--- Data to examine Enclosed Below ---

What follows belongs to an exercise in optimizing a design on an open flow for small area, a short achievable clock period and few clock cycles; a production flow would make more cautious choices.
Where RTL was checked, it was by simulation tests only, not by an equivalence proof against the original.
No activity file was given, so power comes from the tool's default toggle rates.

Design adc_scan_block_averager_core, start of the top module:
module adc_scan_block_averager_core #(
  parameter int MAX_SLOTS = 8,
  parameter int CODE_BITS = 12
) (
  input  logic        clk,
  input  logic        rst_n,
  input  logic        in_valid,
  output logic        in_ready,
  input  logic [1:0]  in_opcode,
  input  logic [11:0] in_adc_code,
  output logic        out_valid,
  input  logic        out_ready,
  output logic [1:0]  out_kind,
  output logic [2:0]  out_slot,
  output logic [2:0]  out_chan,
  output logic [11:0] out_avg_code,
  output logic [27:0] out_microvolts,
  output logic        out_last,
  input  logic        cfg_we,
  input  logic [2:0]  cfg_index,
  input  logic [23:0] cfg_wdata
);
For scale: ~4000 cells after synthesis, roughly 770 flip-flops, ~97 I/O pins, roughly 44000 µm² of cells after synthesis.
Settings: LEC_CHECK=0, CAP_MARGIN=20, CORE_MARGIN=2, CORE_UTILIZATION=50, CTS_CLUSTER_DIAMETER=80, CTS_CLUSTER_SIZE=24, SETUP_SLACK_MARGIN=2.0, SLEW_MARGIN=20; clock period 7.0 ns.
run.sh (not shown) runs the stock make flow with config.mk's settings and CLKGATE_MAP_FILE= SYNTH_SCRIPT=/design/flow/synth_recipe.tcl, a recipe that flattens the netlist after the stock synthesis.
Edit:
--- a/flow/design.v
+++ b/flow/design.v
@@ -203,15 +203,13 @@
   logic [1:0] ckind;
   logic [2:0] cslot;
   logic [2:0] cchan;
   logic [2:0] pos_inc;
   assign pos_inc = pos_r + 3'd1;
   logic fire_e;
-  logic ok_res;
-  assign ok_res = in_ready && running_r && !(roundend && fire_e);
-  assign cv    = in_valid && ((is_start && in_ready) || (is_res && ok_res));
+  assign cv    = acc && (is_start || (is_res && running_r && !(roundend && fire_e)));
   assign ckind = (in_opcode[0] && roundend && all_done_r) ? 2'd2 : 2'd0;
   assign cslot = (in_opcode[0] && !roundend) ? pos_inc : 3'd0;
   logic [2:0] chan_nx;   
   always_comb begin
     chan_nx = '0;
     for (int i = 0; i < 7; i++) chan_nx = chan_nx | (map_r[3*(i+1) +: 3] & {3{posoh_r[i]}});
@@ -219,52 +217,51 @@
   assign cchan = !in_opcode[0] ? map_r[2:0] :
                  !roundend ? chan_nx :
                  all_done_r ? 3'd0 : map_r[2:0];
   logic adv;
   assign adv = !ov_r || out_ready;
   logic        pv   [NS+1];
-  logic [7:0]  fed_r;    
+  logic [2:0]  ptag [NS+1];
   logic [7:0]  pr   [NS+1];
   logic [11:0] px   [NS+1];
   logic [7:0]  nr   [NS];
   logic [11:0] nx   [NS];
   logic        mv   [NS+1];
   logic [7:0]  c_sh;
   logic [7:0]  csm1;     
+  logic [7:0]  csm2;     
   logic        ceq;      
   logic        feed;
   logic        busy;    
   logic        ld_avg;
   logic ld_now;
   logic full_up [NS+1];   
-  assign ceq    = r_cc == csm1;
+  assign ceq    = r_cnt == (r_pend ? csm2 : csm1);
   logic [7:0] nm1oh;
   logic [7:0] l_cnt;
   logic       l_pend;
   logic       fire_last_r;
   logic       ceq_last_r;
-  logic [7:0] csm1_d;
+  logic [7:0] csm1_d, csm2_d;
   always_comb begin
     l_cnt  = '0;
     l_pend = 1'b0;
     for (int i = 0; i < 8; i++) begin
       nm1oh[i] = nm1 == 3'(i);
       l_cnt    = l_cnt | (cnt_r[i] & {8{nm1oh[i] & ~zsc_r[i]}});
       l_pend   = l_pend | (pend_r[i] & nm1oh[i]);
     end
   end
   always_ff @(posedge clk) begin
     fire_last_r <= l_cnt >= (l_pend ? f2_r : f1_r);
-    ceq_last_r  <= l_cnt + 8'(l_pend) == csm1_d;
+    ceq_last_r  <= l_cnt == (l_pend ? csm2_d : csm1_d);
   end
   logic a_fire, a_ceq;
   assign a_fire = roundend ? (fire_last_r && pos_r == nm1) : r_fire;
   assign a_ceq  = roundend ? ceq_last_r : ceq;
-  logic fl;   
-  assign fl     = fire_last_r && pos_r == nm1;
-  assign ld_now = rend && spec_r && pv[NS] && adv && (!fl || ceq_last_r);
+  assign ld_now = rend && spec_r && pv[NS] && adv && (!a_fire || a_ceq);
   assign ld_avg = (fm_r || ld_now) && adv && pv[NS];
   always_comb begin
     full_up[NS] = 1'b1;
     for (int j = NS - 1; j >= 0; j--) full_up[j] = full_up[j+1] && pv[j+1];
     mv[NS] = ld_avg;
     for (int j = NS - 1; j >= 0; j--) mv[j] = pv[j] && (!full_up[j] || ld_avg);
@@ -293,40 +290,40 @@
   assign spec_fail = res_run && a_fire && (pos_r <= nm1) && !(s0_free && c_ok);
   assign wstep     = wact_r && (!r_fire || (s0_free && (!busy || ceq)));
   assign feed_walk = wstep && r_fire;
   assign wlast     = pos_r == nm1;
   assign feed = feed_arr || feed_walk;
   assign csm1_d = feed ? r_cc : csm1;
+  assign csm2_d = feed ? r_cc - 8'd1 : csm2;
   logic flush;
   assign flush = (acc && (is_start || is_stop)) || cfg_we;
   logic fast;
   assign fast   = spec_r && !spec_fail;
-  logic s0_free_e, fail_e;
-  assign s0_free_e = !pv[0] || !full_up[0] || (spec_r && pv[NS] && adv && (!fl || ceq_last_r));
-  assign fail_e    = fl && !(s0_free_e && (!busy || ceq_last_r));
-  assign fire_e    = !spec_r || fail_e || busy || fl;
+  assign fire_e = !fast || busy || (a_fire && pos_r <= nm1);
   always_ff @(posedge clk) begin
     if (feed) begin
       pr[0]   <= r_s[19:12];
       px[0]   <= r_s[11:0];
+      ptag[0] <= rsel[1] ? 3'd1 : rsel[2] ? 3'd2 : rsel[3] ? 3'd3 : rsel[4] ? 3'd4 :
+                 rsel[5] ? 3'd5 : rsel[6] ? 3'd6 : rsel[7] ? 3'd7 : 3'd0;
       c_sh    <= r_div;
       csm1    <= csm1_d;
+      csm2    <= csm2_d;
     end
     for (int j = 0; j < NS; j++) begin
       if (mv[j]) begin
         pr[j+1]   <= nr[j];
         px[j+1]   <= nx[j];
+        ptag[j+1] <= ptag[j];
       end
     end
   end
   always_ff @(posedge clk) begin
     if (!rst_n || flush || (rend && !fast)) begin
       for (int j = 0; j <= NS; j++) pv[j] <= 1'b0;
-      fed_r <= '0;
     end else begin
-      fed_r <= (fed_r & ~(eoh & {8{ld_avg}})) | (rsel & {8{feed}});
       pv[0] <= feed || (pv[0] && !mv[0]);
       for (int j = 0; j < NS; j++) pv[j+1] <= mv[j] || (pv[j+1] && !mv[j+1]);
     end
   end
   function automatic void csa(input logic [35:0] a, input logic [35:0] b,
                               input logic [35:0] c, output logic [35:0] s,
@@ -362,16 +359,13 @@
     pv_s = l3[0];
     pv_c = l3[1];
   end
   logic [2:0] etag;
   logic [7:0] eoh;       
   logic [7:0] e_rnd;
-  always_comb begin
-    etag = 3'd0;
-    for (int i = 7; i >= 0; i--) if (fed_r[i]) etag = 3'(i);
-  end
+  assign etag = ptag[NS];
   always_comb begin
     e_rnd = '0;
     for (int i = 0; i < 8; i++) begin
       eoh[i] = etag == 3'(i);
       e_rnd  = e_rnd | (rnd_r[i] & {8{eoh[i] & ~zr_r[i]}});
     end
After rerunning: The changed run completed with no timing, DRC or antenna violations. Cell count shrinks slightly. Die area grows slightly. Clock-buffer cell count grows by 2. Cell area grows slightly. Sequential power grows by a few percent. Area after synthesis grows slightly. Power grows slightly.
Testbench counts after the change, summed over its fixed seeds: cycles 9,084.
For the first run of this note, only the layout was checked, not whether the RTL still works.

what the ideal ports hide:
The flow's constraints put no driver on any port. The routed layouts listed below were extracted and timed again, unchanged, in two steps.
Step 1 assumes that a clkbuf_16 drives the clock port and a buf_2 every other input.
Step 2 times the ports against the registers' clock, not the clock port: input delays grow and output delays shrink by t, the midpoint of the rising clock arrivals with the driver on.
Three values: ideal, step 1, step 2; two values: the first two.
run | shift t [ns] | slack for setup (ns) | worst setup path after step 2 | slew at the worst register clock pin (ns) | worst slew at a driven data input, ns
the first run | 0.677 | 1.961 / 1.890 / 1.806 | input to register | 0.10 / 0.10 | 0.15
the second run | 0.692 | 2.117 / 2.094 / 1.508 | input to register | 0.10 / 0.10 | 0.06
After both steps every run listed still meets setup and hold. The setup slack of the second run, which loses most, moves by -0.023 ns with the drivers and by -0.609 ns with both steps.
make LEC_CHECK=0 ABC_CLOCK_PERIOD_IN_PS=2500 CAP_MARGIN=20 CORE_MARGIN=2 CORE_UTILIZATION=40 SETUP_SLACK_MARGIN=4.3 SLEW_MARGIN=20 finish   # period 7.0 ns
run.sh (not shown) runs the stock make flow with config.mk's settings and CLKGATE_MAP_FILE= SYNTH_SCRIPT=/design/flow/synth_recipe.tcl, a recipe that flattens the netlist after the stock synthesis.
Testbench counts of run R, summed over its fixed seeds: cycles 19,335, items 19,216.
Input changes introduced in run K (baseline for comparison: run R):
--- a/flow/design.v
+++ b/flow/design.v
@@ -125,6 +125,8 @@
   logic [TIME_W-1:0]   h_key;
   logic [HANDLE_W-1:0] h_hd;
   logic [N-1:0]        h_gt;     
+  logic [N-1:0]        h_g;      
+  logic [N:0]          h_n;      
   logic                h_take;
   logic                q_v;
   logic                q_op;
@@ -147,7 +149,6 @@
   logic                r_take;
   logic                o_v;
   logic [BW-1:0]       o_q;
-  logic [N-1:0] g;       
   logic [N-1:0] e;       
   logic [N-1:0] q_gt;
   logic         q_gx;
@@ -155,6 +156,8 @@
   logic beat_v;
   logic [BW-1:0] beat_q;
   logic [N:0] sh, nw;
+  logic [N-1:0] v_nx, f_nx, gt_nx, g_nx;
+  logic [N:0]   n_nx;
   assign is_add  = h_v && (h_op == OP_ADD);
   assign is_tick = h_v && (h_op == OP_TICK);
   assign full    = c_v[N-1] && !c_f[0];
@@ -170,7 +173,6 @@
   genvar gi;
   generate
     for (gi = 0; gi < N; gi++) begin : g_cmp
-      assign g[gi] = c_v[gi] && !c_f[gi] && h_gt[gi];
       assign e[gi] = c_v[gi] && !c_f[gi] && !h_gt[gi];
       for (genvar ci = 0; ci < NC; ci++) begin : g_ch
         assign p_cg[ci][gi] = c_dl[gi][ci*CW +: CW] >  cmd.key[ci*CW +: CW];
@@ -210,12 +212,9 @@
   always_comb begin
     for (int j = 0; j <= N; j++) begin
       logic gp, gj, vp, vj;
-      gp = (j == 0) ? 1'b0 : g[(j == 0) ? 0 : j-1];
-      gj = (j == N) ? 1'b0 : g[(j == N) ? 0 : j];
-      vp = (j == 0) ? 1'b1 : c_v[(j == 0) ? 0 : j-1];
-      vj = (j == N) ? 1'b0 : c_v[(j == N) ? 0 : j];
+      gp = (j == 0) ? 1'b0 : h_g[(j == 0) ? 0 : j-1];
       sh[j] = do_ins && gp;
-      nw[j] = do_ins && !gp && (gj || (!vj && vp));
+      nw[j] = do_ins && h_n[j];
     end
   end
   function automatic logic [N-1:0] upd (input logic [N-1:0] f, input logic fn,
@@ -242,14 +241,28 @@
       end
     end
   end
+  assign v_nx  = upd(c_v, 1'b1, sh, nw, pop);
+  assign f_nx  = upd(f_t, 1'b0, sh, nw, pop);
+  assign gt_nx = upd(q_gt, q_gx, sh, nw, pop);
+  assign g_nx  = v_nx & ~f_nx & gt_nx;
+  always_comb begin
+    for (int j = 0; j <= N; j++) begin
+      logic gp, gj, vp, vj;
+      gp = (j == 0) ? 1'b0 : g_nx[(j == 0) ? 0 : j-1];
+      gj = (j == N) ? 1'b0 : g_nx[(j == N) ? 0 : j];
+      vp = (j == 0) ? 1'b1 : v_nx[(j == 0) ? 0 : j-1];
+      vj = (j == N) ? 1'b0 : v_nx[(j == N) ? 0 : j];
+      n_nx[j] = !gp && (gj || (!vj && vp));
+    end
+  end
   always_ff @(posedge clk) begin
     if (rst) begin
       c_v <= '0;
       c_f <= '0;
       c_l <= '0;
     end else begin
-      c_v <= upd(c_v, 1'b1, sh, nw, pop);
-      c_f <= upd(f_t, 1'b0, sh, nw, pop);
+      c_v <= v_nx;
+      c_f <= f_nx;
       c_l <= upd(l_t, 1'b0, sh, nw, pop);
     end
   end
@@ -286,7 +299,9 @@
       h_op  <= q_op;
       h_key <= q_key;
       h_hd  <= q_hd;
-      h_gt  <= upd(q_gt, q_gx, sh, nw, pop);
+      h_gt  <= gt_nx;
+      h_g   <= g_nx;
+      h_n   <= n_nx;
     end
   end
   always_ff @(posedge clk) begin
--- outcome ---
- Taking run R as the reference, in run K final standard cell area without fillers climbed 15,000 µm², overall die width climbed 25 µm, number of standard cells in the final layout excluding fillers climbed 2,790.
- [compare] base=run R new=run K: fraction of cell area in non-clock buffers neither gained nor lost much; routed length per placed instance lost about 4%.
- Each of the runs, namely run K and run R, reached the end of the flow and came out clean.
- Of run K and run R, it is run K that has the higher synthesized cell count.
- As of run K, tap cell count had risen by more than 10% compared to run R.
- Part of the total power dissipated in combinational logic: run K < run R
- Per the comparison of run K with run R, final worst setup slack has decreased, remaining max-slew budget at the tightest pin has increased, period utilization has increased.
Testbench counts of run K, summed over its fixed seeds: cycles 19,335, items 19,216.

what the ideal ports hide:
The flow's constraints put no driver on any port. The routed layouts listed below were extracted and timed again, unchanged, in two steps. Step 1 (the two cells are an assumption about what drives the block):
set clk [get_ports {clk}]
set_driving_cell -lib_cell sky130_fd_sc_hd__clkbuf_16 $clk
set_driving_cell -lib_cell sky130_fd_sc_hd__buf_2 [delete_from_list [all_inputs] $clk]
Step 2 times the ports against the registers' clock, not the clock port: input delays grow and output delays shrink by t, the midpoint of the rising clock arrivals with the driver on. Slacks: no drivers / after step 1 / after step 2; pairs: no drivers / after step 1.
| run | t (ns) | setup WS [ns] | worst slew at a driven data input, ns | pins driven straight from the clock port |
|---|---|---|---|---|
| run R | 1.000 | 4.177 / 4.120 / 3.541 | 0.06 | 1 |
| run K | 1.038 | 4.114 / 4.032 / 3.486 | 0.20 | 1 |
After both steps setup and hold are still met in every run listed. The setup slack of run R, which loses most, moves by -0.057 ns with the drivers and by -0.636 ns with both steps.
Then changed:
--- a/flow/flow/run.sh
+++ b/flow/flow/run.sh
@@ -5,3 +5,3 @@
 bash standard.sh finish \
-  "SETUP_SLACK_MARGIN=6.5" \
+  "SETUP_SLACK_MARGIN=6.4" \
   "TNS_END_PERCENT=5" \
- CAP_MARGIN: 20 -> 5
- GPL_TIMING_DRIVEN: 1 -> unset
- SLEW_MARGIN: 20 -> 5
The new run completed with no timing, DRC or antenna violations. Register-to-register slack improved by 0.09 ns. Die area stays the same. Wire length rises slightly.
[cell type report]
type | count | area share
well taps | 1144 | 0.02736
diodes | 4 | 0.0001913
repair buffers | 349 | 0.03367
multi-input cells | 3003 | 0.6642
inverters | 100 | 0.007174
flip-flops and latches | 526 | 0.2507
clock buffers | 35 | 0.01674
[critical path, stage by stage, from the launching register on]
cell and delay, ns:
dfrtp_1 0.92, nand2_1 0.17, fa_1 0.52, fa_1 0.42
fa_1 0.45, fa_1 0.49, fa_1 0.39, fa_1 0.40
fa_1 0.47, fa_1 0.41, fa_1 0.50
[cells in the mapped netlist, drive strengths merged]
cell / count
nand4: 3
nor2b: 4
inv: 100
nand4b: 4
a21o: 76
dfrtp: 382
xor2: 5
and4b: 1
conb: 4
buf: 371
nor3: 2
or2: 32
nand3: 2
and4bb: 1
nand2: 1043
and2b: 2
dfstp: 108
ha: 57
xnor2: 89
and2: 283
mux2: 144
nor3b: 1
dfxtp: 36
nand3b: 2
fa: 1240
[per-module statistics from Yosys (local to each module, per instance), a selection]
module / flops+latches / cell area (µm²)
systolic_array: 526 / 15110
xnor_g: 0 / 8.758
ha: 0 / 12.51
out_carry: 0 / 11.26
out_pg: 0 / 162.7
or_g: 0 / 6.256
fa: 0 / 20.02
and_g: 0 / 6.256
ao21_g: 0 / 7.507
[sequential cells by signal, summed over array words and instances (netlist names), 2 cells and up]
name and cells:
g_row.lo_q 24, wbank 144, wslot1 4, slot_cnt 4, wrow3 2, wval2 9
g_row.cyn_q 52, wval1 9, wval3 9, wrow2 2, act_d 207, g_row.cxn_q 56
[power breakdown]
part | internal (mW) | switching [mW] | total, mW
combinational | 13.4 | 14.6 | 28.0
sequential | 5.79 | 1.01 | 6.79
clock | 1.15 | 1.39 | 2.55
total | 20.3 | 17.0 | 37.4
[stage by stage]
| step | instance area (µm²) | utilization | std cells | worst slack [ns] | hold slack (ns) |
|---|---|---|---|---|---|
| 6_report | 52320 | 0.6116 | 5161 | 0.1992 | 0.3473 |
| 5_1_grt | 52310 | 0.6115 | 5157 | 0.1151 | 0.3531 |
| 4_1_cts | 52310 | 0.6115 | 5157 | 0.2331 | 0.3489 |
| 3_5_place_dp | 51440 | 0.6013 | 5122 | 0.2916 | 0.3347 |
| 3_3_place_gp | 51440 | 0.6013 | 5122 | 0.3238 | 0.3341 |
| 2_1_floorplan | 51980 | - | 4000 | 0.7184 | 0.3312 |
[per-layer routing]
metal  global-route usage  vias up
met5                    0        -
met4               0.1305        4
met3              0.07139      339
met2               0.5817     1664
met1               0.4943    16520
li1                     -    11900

--- End of Enclosed Data to examine ---

Work task: Only lines with the word "latches" are wanted, so copy each one from the records.

Result of this exercise:
flip-flops and latches | 526 | 0.2507
module / flops+latches / cell area (µm²)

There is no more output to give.